§ RECORDS FOR THIS EXERCISE:
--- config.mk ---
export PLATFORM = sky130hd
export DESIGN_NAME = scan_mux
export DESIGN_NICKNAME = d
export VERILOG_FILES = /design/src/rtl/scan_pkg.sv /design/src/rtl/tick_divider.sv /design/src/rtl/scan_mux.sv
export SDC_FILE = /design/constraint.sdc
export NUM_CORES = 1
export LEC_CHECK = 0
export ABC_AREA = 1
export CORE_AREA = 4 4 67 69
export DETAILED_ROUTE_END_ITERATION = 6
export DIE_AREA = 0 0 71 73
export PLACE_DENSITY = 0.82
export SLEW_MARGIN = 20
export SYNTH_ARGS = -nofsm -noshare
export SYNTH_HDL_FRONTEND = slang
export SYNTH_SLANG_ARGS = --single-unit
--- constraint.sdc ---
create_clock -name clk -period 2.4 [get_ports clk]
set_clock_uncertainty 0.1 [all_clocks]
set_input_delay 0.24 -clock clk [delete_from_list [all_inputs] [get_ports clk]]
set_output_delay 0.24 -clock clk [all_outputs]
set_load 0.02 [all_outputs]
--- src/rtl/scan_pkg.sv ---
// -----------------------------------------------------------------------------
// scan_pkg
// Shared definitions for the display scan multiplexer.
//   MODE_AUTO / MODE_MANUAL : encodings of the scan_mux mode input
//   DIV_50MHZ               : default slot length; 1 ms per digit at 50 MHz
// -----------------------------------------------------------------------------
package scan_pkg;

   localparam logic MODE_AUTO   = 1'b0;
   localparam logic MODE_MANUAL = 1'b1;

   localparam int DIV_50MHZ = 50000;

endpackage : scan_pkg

* * *

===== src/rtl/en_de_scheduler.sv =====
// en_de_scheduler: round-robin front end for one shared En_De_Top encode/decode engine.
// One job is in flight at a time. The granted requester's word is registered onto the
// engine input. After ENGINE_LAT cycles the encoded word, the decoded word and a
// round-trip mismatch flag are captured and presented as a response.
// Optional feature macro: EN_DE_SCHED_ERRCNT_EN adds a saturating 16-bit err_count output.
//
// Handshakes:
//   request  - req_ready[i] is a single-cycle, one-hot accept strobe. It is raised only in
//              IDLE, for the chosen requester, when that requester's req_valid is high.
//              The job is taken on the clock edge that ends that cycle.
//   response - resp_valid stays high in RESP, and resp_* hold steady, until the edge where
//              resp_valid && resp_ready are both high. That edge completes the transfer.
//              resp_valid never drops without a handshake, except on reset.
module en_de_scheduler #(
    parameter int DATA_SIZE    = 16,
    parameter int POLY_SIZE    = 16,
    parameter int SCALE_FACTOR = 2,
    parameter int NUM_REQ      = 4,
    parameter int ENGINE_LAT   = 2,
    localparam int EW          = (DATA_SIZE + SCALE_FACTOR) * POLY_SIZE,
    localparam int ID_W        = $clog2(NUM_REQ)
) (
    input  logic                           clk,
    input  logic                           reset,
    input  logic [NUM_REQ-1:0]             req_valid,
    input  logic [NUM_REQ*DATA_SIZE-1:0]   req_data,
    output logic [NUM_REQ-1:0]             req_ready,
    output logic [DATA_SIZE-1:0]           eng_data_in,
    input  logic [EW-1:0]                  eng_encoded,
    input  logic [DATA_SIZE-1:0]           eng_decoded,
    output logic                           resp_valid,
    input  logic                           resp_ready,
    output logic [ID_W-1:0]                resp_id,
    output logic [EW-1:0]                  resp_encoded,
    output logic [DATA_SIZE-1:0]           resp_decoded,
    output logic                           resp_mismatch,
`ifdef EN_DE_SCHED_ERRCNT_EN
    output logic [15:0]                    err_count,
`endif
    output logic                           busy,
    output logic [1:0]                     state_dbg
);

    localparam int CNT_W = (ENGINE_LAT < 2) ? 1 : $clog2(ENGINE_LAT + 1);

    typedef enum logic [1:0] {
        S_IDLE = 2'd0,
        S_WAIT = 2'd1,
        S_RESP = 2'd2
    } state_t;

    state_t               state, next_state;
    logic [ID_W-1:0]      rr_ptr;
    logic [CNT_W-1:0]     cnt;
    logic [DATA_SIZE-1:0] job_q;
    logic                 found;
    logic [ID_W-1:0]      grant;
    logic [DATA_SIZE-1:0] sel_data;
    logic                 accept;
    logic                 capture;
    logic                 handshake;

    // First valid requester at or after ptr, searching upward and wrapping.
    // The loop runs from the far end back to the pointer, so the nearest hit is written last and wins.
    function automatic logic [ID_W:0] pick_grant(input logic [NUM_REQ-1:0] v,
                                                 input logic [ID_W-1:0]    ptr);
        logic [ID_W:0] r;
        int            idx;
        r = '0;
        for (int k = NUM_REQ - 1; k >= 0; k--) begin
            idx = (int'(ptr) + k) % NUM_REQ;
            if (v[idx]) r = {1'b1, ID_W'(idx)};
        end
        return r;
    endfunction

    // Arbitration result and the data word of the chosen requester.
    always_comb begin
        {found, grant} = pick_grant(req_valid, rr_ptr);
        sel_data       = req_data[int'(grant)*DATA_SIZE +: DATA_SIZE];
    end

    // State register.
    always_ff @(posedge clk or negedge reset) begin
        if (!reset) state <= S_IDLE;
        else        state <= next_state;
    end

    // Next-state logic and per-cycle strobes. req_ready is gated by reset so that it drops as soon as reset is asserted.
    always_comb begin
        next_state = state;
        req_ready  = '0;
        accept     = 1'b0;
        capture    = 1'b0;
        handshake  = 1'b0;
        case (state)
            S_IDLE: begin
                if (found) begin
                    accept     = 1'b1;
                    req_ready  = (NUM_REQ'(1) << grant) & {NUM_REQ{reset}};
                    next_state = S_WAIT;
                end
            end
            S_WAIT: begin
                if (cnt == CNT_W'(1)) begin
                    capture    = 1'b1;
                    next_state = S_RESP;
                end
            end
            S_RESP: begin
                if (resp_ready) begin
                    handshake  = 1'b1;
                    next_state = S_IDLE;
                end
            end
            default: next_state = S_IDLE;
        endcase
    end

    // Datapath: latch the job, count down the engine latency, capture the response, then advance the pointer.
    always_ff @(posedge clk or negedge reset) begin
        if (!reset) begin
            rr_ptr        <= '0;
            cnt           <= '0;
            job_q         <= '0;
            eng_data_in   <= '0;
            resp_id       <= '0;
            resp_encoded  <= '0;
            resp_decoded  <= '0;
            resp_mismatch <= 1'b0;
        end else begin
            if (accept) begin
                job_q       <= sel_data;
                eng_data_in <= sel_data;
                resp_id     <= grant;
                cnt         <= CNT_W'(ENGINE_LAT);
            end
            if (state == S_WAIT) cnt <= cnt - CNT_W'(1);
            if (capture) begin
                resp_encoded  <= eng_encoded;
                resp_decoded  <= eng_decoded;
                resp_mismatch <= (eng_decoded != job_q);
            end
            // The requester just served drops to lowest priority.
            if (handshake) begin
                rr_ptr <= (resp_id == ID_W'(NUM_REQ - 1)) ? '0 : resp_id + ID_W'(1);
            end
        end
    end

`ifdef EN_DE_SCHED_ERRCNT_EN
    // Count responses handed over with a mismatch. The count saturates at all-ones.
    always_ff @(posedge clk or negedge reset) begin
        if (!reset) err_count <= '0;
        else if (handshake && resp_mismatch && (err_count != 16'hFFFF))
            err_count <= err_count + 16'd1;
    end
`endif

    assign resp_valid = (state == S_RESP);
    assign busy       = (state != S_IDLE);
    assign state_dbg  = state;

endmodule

==

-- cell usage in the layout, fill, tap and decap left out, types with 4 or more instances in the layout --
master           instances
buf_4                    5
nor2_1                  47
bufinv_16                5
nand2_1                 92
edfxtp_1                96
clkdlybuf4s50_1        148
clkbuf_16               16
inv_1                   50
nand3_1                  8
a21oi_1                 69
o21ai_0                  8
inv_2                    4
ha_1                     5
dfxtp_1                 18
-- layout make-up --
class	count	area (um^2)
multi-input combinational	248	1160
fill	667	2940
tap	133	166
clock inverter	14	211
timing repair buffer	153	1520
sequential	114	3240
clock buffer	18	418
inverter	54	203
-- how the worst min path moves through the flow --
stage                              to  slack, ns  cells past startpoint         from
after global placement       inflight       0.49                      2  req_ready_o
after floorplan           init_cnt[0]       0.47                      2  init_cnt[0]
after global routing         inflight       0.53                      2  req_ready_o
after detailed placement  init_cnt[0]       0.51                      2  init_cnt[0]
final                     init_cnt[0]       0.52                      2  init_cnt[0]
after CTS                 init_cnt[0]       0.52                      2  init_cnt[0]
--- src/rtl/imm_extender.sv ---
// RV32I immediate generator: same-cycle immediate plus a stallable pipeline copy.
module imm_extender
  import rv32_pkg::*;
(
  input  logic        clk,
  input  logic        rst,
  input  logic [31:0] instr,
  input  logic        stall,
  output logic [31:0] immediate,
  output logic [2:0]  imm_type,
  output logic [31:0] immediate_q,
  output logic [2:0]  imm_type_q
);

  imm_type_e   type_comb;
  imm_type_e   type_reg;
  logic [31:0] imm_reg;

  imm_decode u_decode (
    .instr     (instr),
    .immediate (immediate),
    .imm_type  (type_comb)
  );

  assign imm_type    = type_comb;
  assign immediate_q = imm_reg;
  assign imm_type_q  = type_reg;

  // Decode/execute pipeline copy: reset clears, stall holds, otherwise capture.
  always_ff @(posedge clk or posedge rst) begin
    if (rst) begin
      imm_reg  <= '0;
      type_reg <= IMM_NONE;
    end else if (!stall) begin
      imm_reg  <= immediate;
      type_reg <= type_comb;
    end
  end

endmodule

§ PROBLEM: Please provide the number of lines in the listing above that contain the word "inflight", and nothing further.

§ ANSWER BOX: 2